(Beginning of Recorded information)

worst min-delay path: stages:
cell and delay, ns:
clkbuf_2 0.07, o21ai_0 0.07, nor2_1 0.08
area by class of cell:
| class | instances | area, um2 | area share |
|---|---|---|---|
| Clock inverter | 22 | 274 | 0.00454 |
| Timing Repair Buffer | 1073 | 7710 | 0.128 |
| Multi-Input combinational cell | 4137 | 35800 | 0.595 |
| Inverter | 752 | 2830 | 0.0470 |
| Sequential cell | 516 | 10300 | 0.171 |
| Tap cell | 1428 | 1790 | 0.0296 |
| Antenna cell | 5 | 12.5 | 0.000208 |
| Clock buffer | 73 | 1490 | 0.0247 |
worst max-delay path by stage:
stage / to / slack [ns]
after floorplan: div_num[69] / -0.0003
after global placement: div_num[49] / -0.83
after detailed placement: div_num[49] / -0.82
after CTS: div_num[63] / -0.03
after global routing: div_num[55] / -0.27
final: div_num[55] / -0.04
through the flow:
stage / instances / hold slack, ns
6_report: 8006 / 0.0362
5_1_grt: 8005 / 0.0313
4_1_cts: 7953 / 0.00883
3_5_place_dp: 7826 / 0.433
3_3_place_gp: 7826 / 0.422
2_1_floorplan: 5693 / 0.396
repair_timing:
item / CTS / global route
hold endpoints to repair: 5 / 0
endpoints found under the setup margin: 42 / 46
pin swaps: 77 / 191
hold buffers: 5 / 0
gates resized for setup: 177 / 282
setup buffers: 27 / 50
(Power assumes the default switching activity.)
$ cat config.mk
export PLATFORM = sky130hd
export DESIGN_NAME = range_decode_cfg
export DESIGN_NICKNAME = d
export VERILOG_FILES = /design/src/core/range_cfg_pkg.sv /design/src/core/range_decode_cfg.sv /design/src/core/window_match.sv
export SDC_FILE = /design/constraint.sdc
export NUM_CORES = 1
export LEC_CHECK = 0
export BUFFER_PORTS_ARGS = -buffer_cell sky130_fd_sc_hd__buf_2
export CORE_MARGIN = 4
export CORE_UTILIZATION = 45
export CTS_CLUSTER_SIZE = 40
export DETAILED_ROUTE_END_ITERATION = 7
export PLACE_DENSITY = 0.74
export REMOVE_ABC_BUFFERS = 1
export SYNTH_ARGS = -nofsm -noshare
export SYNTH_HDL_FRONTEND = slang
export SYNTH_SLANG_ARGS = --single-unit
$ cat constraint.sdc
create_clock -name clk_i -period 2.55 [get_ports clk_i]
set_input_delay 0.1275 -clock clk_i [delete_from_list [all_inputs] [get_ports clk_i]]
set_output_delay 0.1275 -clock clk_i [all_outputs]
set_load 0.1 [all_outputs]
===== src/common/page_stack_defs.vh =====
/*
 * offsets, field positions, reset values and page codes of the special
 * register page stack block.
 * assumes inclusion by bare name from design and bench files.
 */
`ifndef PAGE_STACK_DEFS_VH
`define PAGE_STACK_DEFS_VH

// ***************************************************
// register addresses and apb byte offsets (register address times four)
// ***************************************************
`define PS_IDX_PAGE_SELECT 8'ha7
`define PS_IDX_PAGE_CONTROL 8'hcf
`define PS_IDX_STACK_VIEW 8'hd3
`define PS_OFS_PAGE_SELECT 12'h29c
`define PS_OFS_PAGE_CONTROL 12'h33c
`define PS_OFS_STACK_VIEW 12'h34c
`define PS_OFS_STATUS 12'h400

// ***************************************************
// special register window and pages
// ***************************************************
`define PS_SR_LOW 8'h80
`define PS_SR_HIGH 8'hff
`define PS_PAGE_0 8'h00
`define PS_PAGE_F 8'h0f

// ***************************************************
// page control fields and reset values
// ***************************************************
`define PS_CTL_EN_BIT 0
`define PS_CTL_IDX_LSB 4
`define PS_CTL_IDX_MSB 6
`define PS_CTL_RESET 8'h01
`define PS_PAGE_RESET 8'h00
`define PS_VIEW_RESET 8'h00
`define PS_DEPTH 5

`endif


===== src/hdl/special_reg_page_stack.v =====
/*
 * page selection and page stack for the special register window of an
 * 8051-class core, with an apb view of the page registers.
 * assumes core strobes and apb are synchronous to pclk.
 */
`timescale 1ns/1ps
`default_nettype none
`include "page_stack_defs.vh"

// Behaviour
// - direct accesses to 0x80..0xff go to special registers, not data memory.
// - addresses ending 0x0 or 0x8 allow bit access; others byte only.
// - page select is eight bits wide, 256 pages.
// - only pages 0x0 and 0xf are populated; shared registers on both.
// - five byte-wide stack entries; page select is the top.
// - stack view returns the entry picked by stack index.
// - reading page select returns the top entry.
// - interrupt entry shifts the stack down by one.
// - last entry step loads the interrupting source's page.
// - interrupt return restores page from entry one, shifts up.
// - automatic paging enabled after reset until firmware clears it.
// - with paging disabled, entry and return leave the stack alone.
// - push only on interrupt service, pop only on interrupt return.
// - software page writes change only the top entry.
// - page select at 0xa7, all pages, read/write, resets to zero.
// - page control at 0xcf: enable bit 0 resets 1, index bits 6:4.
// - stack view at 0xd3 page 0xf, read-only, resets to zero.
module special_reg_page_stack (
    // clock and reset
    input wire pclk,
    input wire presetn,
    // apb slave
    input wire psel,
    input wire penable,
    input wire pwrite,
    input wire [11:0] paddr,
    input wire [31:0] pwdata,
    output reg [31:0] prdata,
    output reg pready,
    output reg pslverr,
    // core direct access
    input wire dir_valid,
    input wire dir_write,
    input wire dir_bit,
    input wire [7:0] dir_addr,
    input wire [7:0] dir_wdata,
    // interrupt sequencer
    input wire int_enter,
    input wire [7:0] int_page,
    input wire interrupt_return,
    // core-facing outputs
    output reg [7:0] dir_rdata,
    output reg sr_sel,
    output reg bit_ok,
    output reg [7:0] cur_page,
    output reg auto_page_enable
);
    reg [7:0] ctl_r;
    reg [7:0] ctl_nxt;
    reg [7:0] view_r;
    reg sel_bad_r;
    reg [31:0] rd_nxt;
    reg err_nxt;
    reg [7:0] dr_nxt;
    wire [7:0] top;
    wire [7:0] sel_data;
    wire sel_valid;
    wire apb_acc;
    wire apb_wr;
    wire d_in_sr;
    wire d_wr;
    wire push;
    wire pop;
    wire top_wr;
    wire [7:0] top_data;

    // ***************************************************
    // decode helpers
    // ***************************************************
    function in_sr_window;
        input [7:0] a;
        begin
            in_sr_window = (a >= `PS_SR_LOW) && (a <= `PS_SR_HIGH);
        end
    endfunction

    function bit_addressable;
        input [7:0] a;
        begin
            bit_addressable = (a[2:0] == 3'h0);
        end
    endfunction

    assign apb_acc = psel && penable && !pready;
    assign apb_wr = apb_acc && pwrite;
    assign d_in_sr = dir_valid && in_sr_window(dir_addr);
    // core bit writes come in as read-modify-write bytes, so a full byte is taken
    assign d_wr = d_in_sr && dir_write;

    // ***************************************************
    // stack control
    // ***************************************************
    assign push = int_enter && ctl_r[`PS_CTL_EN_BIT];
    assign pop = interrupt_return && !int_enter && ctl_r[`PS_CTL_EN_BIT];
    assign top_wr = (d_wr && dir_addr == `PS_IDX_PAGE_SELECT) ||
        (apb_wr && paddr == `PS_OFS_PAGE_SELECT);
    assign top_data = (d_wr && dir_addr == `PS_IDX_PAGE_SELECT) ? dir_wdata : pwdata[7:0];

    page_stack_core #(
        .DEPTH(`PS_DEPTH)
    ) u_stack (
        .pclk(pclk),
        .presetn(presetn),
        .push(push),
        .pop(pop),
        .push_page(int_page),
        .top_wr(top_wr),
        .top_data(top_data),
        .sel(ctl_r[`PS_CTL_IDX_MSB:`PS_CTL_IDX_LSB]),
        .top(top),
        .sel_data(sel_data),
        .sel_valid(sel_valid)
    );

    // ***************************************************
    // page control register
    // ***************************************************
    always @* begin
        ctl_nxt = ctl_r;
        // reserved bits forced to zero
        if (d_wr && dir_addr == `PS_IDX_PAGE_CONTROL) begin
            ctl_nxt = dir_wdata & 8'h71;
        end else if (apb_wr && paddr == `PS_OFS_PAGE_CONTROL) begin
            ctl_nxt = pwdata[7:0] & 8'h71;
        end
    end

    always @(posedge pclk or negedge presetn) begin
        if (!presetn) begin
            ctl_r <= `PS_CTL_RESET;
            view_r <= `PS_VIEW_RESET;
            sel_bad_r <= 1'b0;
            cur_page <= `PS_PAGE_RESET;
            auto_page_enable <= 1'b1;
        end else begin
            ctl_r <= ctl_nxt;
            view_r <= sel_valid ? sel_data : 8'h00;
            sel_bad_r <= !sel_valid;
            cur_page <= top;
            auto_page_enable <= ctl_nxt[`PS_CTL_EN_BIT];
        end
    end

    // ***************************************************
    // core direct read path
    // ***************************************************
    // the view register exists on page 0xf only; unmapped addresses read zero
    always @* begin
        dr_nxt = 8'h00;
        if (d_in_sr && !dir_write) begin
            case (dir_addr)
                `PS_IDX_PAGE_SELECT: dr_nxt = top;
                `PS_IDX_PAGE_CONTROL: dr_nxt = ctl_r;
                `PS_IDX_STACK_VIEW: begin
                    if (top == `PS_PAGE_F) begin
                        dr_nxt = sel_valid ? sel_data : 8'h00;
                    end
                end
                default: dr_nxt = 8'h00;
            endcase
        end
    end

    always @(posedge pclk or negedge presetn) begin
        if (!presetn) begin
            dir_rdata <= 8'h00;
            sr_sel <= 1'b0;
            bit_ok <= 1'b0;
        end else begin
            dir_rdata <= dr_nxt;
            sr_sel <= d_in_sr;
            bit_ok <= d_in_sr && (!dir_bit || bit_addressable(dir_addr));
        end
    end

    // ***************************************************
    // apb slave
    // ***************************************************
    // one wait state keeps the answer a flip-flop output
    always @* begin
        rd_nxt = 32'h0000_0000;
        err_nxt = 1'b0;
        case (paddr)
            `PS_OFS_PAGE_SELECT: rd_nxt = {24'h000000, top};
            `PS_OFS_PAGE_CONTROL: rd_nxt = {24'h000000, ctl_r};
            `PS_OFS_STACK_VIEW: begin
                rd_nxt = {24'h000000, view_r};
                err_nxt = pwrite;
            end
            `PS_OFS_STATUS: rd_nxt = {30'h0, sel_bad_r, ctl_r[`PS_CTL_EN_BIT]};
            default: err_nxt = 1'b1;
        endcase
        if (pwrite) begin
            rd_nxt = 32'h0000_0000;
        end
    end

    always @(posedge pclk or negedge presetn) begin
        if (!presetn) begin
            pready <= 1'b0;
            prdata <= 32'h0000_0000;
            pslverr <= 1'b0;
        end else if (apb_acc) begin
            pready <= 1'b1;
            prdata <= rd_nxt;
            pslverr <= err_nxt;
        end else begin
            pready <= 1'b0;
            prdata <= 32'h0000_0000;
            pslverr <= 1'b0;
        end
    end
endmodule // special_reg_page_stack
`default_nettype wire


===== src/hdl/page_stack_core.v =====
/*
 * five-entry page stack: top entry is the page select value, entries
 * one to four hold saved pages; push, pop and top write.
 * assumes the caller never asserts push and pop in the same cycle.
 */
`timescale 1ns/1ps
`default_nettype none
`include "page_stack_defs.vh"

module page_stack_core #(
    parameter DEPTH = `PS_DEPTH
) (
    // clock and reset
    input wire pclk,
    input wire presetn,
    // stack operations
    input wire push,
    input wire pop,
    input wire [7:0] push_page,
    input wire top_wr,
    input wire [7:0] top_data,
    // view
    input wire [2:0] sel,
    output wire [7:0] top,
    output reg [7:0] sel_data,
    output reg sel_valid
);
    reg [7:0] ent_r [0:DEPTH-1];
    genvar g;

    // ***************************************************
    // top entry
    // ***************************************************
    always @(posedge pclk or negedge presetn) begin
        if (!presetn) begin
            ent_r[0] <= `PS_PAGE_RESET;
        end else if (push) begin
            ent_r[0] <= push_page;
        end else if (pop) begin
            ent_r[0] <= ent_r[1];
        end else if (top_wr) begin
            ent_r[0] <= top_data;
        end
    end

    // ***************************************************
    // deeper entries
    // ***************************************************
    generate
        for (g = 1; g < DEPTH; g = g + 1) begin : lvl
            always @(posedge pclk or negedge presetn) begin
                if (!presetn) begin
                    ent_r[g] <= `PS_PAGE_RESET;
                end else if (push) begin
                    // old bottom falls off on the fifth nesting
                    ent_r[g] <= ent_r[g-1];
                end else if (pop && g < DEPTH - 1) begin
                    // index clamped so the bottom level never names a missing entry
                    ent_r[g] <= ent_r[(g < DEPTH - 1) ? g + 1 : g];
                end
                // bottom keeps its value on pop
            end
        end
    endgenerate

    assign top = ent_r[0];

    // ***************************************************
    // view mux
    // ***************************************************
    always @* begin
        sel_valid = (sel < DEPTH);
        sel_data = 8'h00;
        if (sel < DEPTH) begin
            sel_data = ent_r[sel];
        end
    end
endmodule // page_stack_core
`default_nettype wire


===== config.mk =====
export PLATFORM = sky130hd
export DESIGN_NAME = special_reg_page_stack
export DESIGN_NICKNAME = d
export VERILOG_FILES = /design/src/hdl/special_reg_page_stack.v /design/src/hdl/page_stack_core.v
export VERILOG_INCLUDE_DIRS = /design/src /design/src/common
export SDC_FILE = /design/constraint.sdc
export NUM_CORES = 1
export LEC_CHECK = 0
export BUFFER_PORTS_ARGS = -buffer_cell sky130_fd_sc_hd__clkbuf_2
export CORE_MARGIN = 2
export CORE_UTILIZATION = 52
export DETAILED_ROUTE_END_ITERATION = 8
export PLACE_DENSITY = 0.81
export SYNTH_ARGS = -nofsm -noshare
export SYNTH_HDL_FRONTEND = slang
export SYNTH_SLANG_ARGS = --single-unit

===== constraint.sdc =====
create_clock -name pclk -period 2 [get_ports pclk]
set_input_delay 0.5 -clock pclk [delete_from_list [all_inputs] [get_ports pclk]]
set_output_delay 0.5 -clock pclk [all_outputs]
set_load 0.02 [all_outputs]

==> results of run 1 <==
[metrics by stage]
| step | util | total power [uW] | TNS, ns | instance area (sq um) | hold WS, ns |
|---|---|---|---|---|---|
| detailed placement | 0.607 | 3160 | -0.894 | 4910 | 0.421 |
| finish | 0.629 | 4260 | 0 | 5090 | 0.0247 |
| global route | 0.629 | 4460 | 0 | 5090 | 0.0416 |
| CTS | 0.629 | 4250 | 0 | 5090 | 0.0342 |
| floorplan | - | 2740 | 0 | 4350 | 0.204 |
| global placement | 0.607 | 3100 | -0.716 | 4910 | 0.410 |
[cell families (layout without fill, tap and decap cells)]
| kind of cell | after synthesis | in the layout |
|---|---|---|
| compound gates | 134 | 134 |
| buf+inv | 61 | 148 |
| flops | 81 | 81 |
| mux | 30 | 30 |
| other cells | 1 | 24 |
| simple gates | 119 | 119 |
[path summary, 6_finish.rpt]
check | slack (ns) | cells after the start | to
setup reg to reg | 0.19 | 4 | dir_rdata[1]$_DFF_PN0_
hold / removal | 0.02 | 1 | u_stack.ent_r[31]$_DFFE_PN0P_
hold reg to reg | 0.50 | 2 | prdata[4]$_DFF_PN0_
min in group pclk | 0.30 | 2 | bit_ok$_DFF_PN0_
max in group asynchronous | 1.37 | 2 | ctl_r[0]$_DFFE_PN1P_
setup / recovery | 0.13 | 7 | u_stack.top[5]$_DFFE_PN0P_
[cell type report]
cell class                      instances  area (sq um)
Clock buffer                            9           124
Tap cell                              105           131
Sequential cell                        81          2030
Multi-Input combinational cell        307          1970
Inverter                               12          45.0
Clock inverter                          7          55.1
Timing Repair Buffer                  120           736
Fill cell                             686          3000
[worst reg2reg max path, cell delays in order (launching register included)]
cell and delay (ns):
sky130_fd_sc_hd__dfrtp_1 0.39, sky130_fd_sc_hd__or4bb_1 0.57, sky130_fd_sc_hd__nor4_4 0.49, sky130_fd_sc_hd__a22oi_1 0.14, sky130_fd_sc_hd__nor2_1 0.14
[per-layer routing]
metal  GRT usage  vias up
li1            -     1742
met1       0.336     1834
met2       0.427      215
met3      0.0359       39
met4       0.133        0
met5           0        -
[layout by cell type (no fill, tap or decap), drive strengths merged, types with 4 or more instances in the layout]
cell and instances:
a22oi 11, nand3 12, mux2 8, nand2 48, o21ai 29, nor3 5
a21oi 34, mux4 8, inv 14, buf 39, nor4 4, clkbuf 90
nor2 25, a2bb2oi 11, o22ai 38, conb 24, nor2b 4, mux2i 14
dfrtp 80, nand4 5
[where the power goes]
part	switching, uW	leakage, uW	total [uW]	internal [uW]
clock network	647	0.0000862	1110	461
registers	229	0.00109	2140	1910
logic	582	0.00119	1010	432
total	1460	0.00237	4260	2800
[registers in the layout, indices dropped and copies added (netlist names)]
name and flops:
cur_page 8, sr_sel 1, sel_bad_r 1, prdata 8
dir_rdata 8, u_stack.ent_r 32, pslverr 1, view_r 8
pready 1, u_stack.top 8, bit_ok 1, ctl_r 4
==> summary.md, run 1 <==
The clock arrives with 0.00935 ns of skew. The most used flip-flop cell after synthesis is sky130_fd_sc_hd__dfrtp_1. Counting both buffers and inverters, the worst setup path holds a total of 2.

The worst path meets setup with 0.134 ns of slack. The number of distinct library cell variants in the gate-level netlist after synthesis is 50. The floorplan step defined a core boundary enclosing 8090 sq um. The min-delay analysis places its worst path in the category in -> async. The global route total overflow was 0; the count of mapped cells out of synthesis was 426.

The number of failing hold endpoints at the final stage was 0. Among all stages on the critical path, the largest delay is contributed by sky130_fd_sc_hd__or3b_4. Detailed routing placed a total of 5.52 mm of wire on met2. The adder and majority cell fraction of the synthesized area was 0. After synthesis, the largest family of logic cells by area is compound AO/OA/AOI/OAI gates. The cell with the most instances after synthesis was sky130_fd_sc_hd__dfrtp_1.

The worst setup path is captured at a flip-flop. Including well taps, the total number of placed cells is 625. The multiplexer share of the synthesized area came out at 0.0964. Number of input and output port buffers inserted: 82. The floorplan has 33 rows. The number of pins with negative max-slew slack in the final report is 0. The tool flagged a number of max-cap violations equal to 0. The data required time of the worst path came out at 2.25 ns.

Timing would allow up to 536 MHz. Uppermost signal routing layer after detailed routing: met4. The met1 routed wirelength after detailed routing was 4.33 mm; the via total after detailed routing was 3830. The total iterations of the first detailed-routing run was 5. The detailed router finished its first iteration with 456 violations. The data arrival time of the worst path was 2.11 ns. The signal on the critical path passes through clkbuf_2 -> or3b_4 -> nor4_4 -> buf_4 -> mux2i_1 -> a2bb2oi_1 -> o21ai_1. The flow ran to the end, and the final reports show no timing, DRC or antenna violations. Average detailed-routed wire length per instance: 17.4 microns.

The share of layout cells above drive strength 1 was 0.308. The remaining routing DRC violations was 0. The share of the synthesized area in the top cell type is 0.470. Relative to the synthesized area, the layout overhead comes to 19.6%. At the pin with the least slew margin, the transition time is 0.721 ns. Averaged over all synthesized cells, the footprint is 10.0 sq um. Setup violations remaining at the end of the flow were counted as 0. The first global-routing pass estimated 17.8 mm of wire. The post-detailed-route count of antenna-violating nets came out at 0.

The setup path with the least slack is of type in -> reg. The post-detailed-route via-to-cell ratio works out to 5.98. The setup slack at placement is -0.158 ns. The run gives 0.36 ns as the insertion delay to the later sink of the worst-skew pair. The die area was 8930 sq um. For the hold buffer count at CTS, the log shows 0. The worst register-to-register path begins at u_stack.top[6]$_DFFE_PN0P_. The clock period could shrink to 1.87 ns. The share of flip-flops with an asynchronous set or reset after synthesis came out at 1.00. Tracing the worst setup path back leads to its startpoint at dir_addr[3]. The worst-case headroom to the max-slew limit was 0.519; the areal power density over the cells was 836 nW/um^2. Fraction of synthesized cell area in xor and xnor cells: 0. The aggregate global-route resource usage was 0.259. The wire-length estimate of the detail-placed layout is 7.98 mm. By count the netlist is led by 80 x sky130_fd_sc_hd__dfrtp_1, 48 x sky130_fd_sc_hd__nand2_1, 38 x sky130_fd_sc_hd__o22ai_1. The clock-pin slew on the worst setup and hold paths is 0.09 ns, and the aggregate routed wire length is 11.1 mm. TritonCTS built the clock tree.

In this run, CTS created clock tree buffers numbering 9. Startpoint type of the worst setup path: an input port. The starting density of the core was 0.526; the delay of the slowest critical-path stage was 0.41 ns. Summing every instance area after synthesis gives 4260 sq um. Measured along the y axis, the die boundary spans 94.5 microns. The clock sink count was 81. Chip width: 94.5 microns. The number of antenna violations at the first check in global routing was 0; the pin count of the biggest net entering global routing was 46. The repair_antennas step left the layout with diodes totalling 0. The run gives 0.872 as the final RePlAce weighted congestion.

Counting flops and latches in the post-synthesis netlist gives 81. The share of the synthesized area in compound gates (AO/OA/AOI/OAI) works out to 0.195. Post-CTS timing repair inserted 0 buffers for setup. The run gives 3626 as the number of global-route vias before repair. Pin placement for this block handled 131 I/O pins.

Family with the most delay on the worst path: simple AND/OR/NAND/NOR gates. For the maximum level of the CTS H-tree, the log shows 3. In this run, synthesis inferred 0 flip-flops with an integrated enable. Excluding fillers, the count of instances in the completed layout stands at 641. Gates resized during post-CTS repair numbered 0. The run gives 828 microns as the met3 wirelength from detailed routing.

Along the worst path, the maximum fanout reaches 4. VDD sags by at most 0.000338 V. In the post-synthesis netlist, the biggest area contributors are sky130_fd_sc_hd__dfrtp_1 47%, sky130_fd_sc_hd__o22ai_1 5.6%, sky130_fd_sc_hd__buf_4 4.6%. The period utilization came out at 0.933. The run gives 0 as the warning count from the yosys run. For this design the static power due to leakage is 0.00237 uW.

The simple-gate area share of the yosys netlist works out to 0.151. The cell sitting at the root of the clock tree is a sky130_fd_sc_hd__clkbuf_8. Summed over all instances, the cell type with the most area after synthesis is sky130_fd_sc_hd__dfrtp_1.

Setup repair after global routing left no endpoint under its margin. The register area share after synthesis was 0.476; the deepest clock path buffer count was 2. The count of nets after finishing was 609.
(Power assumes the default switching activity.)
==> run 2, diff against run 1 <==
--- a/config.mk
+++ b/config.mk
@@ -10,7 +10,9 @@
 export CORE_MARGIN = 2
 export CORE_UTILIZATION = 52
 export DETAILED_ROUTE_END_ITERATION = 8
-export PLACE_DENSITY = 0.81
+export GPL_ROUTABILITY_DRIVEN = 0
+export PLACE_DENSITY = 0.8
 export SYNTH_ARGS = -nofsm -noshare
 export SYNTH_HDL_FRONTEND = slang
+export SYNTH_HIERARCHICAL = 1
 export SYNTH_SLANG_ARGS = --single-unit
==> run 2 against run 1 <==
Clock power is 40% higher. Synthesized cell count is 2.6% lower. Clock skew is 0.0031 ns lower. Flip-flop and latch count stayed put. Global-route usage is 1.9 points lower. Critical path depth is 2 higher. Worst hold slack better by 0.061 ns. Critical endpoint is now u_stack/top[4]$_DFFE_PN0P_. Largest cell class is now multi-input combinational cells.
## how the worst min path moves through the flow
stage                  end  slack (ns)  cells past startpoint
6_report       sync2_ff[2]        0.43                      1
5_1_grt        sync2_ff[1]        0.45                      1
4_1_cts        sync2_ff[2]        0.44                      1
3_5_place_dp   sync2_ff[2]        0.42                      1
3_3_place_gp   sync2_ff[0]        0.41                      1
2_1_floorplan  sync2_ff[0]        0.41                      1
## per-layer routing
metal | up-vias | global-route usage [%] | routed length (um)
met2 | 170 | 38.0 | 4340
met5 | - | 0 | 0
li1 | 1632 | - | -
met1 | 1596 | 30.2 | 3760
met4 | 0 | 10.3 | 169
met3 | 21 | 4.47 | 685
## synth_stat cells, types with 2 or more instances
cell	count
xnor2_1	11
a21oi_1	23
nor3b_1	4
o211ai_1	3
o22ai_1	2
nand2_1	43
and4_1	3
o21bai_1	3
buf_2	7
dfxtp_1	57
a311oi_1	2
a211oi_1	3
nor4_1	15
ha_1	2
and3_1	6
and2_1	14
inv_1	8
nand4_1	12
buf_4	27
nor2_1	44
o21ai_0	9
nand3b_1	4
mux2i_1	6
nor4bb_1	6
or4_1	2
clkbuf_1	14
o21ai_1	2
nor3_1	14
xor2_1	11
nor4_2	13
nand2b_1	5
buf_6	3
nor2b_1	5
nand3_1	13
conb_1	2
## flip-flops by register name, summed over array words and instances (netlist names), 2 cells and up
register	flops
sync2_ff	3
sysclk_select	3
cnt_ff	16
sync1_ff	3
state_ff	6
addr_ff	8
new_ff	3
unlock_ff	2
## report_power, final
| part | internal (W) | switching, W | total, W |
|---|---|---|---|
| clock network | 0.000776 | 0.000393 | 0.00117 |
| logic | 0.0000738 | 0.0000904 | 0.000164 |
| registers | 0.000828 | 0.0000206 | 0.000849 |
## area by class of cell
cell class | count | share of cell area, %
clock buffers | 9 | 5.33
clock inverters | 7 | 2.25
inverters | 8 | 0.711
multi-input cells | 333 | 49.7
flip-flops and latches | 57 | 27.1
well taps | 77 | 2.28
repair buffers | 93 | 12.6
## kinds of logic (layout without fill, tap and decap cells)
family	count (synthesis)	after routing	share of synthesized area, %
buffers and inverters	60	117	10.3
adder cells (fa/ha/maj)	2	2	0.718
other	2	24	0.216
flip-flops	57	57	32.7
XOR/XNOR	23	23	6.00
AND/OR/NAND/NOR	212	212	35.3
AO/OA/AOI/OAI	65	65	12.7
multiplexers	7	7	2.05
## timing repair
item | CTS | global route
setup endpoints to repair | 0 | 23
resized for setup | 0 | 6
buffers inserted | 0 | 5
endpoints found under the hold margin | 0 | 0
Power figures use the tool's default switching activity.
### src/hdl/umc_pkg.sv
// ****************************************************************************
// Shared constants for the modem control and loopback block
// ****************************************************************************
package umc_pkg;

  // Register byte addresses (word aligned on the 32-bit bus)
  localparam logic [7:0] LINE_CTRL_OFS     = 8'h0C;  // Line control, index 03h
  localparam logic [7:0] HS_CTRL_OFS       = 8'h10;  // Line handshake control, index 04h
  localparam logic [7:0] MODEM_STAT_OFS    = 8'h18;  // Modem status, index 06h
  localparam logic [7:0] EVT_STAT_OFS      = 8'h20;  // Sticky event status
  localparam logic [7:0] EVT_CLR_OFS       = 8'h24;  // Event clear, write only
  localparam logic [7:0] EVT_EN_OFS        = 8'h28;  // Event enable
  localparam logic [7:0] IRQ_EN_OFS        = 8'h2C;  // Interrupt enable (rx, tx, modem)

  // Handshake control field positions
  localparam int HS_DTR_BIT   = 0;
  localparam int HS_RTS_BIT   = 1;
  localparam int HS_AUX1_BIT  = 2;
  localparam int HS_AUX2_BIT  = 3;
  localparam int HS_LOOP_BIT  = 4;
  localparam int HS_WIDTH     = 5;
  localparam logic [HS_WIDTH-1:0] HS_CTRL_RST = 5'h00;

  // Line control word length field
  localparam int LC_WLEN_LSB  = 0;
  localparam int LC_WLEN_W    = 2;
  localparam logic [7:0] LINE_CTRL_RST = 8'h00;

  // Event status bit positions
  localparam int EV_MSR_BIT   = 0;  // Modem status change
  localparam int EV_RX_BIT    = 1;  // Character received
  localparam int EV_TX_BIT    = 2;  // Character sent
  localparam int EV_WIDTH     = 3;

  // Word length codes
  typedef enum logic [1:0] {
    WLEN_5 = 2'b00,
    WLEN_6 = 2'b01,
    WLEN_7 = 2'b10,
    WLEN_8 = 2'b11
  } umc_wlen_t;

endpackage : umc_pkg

(End of Recorded information)

*Action item*
Begin at the first line of the material above. Transcribe each line exactly, ending with the line that contains "item / CTS / global route".

*Solution to the exercise*
worst min-delay path: stages:
cell and delay, ns:
clkbuf_2 0.07, o21ai_0 0.07, nor2_1 0.08
area by class of cell:
| class | instances | area, um2 | area share |
|---|---|---|---|
| Clock inverter | 22 | 274 | 0.00454 |
| Timing Repair Buffer | 1073 | 7710 | 0.128 |
| Multi-Input combinational cell | 4137 | 35800 | 0.595 |
| Inverter | 752 | 2830 | 0.0470 |
| Sequential cell | 516 | 10300 | 0.171 |
| Tap cell | 1428 | 1790 | 0.0296 |
| Antenna cell | 5 | 12.5 | 0.000208 |
| Clock buffer | 73 | 1490 | 0.0247 |
worst max-delay path by stage:
stage / to / slack [ns]
after floorplan: div_num[69] / -0.0003
after global placement: div_num[49] / -0.83
after detailed placement: div_num[49] / -0.82
after CTS: div_num[63] / -0.03
after global routing: div_num[55] / -0.27
final: div_num[55] / -0.04
through the flow:
stage / instances / hold slack, ns
6_report: 8006 / 0.0362
5_1_grt: 8005 / 0.0313
4_1_cts: 7953 / 0.00883
3_5_place_dp: 7826 / 0.433
3_3_place_gp: 7826 / 0.422
2_1_floorplan: 5693 / 0.396
repair_timing:
item / CTS / global route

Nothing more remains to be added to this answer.